§ **EXERCISE DESCRIPTION**
Transcribe the entire listing, keeping each word as it is.

START ENTRIES SUPPLIED

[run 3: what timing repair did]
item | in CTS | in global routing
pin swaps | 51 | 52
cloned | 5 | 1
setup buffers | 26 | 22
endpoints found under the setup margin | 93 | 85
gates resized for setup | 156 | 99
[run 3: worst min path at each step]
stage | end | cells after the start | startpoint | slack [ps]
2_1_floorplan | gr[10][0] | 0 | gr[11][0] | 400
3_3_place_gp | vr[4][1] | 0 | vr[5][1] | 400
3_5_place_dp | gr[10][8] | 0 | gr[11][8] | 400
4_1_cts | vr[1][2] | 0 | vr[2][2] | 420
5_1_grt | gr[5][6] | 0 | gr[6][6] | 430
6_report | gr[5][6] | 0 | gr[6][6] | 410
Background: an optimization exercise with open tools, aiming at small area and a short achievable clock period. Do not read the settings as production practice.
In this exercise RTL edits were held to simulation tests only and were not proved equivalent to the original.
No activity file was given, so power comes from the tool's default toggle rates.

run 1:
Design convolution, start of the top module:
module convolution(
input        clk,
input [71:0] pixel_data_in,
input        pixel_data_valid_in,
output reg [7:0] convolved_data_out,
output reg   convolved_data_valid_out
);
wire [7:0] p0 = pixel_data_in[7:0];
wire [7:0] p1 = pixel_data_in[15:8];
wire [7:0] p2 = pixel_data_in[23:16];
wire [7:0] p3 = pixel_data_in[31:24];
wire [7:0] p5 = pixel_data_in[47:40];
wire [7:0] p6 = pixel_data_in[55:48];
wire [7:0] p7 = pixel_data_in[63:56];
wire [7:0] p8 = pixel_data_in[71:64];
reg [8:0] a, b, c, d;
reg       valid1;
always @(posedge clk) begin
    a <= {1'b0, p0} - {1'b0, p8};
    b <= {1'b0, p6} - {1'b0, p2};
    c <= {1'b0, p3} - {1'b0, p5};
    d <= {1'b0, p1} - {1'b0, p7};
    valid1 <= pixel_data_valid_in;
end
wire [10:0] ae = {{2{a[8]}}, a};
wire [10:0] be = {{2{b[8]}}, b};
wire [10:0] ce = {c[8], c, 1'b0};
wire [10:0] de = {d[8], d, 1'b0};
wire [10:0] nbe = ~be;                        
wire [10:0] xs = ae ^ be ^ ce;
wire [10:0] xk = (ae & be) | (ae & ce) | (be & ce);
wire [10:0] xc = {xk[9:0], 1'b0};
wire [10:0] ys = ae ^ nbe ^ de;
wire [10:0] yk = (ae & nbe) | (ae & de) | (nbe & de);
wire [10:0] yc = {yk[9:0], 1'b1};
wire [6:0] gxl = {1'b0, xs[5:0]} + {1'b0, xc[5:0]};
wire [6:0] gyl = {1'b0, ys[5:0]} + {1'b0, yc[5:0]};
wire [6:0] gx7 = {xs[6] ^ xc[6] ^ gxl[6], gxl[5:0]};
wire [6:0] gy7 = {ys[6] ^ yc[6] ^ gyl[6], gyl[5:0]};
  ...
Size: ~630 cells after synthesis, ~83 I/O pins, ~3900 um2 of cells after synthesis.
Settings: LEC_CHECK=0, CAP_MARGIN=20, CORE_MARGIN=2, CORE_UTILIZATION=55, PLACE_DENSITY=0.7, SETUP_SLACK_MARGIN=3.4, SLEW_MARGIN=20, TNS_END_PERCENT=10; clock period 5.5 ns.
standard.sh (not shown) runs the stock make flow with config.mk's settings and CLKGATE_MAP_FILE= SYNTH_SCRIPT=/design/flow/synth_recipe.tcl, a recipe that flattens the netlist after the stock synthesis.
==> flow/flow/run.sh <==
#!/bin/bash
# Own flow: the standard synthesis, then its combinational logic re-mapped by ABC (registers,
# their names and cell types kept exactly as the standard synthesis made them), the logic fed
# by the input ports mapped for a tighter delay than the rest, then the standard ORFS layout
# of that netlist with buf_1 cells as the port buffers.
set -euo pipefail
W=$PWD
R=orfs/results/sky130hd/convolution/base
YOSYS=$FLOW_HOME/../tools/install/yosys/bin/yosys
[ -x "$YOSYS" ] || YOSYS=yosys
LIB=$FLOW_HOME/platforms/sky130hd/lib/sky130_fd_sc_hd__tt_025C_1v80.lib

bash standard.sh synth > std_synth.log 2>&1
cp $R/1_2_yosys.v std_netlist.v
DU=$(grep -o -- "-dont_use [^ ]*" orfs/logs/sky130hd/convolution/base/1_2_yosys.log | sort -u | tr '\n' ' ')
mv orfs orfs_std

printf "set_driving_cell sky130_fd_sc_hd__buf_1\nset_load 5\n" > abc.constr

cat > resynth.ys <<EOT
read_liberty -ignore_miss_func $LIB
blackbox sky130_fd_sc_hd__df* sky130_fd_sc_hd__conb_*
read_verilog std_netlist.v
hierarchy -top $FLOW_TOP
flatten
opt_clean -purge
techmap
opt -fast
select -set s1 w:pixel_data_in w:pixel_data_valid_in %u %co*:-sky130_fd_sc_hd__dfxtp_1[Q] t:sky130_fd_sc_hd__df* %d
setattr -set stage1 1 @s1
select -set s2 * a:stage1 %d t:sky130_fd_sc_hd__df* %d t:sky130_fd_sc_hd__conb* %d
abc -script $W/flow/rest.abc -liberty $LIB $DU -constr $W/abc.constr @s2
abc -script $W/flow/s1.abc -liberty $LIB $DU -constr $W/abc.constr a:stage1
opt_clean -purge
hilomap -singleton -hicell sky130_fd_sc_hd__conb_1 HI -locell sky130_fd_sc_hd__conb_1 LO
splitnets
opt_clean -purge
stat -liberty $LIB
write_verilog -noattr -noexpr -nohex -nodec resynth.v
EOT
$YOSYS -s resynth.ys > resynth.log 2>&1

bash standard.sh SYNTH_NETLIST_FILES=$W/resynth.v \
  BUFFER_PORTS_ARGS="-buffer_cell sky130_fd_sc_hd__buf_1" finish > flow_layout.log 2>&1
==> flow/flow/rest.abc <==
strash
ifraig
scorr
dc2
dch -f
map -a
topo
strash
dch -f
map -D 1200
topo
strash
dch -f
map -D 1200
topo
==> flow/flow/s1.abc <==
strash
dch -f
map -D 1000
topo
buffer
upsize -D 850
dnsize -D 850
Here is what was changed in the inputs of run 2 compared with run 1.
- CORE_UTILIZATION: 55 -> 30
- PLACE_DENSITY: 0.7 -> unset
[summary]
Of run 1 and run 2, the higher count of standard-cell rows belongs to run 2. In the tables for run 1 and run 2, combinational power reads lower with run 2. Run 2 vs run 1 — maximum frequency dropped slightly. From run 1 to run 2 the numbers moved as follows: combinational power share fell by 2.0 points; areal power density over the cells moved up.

END ENTRIES SUPPLIED

§ **SOLUTION TO THIS PROBLEM**
[run 3: what timing repair did]
item | in CTS | in global routing
pin swaps | 51 | 52
cloned | 5 | 1
setup buffers | 26 | 22
endpoints found under the setup margin | 93 | 85
gates resized for setup | 156 | 99
[run 3: worst min path at each step]
stage | end | cells after the start | startpoint | slack [ps]
2_1_floorplan | gr[10][0] | 0 | gr[11][0] | 400
3_3_place_gp | vr[4][1] | 0 | vr[5][1] | 400
3_5_place_dp | gr[10][8] | 0 | gr[11][8] | 400
4_1_cts | vr[1][2] | 0 | vr[2][2] | 420
5_1_grt | gr[5][6] | 0 | gr[6][6] | 430
6_report | gr[5][6] | 0 | gr[6][6] | 410
Background: an optimization exercise with open tools, aiming at small area and a short achievable clock period. Do not read the settings as production practice.
In this exercise RTL edits were held to simulation tests only and were not proved equivalent to the original.
No activity file was given, so power comes from the tool's default toggle rates.

run 1:
Design convolution, start of the top module:
module convolution(
input        clk,
input [71:0] pixel_data_in,
input        pixel_data_valid_in,
output reg [7:0] convolved_data_out,
output reg   convolved_data_valid_out
);
wire [7:0] p0 = pixel_data_in[7:0];
wire [7:0] p1 = pixel_data_in[15:8];
wire [7:0] p2 = pixel_data_in[23:16];
wire [7:0] p3 = pixel_data_in[31:24];
wire [7:0] p5 = pixel_data_in[47:40];
wire [7:0] p6 = pixel_data_in[55:48];
wire [7:0] p7 = pixel_data_in[63:56];
wire [7:0] p8 = pixel_data_in[71:64];
reg [8:0] a, b, c, d;
reg       valid1;
always @(posedge clk) begin
    a <= {1'b0, p0} - {1'b0, p8};
    b <= {1'b0, p6} - {1'b0, p2};
    c <= {1'b0, p3} - {1'b0, p5};
    d <= {1'b0, p1} - {1'b0, p7};
    valid1 <= pixel_data_valid_in;
end
wire [10:0] ae = {{2{a[8]}}, a};
wire [10:0] be = {{2{b[8]}}, b};
wire [10:0] ce = {c[8], c, 1'b0};
wire [10:0] de = {d[8], d, 1'b0};
wire [10:0] nbe = ~be;                        
wire [10:0] xs = ae ^ be ^ ce;
wire [10:0] xk = (ae & be) | (ae & ce) | (be & ce);
wire [10:0] xc = {xk[9:0], 1'b0};
wire [10:0] ys = ae ^ nbe ^ de;
wire [10:0] yk = (ae & nbe) | (ae & de) | (nbe & de);
wire [10:0] yc = {yk[9:0], 1'b1};
wire [6:0] gxl = {1'b0, xs[5:0]} + {1'b0, xc[5:0]};
wire [6:0] gyl = {1'b0, ys[5:0]} + {1'b0, yc[5:0]};
wire [6:0] gx7 = {xs[6] ^ xc[6] ^ gxl[6], gxl[5:0]};
wire [6:0] gy7 = {ys[6] ^ yc[6] ^ gyl[6], gyl[5:0]};
  ...
Size: ~630 cells after synthesis, ~83 I/O pins, ~3900 um2 of cells after synthesis.
Settings: LEC_CHECK=0, CAP_MARGIN=20, CORE_MARGIN=2, CORE_UTILIZATION=55, PLACE_DENSITY=0.7, SETUP_SLACK_MARGIN=3.4, SLEW_MARGIN=20, TNS_END_PERCENT=10; clock period 5.5 ns.
standard.sh (not shown) runs the stock make flow with config.mk's settings and CLKGATE_MAP_FILE= SYNTH_SCRIPT=/design/flow/synth_recipe.tcl, a recipe that flattens the netlist after the stock synthesis.
==> flow/flow/run.sh <==
#!/bin/bash
# Own flow: the standard synthesis, then its combinational logic re-mapped by ABC (registers,
# their names and cell types kept exactly as the standard synthesis made them), the logic fed
# by the input ports mapped for a tighter delay than the rest, then the standard ORFS layout
# of that netlist with buf_1 cells as the port buffers.
set -euo pipefail
W=$PWD
R=orfs/results/sky130hd/convolution/base
YOSYS=$FLOW_HOME/../tools/install/yosys/bin/yosys
[ -x "$YOSYS" ] || YOSYS=yosys
LIB=$FLOW_HOME/platforms/sky130hd/lib/sky130_fd_sc_hd__tt_025C_1v80.lib

bash standard.sh synth > std_synth.log 2>&1
cp $R/1_2_yosys.v std_netlist.v
DU=$(grep -o -- "-dont_use [^ ]*" orfs/logs/sky130hd/convolution/base/1_2_yosys.log | sort -u | tr '\n' ' ')
mv orfs orfs_std

printf "set_driving_cell sky130_fd_sc_hd__buf_1\nset_load 5\n" > abc.constr

cat > resynth.ys <<EOT
read_liberty -ignore_miss_func $LIB
blackbox sky130_fd_sc_hd__df* sky130_fd_sc_hd__conb_*
read_verilog std_netlist.v
hierarchy -top $FLOW_TOP
flatten
opt_clean -purge
techmap
opt -fast
select -set s1 w:pixel_data_in w:pixel_data_valid_in %u %co*:-sky130_fd_sc_hd__dfxtp_1[Q] t:sky130_fd_sc_hd__df* %d
setattr -set stage1 1 @s1
select -set s2 * a:stage1 %d t:sky130_fd_sc_hd__df* %d t:sky130_fd_sc_hd__conb* %d
abc -script $W/flow/rest.abc -liberty $LIB $DU -constr $W/abc.constr @s2
abc -script $W/flow/s1.abc -liberty $LIB $DU -constr $W/abc.constr a:stage1
opt_clean -purge
hilomap -singleton -hicell sky130_fd_sc_hd__conb_1 HI -locell sky130_fd_sc_hd__conb_1 LO
splitnets
opt_clean -purge
stat -liberty $LIB
write_verilog -noattr -noexpr -nohex -nodec resynth.v
EOT
$YOSYS -s resynth.ys > resynth.log 2>&1

bash standard.sh SYNTH_NETLIST_FILES=$W/resynth.v \
  BUFFER_PORTS_ARGS="-buffer_cell sky130_fd_sc_hd__buf_1" finish > flow_layout.log 2>&1
==> flow/flow/rest.abc <==
strash
ifraig
scorr
dc2
dch -f
map -a
topo
strash
dch -f
map -D 1200
topo
strash
dch -f
map -D 1200
topo
==> flow/flow/s1.abc <==
strash
dch -f
map -D 1000
topo
buffer
upsize -D 850
dnsize -D 850
Here is what was changed in the inputs of run 2 compared with run 1.
- CORE_UTILIZATION: 55 -> 30
- PLACE_DENSITY: 0.7 -> unset
[summary]
Of run 1 and run 2, the higher count of standard-cell rows belongs to run 2. In the tables for run 1 and run 2, combinational power reads lower with run 2. Run 2 vs run 1 — maximum frequency dropped slightly. From run 1 to run 2 the numbers moved as follows: combinational power share fell by 2.0 points; areal power density over the cells moved up.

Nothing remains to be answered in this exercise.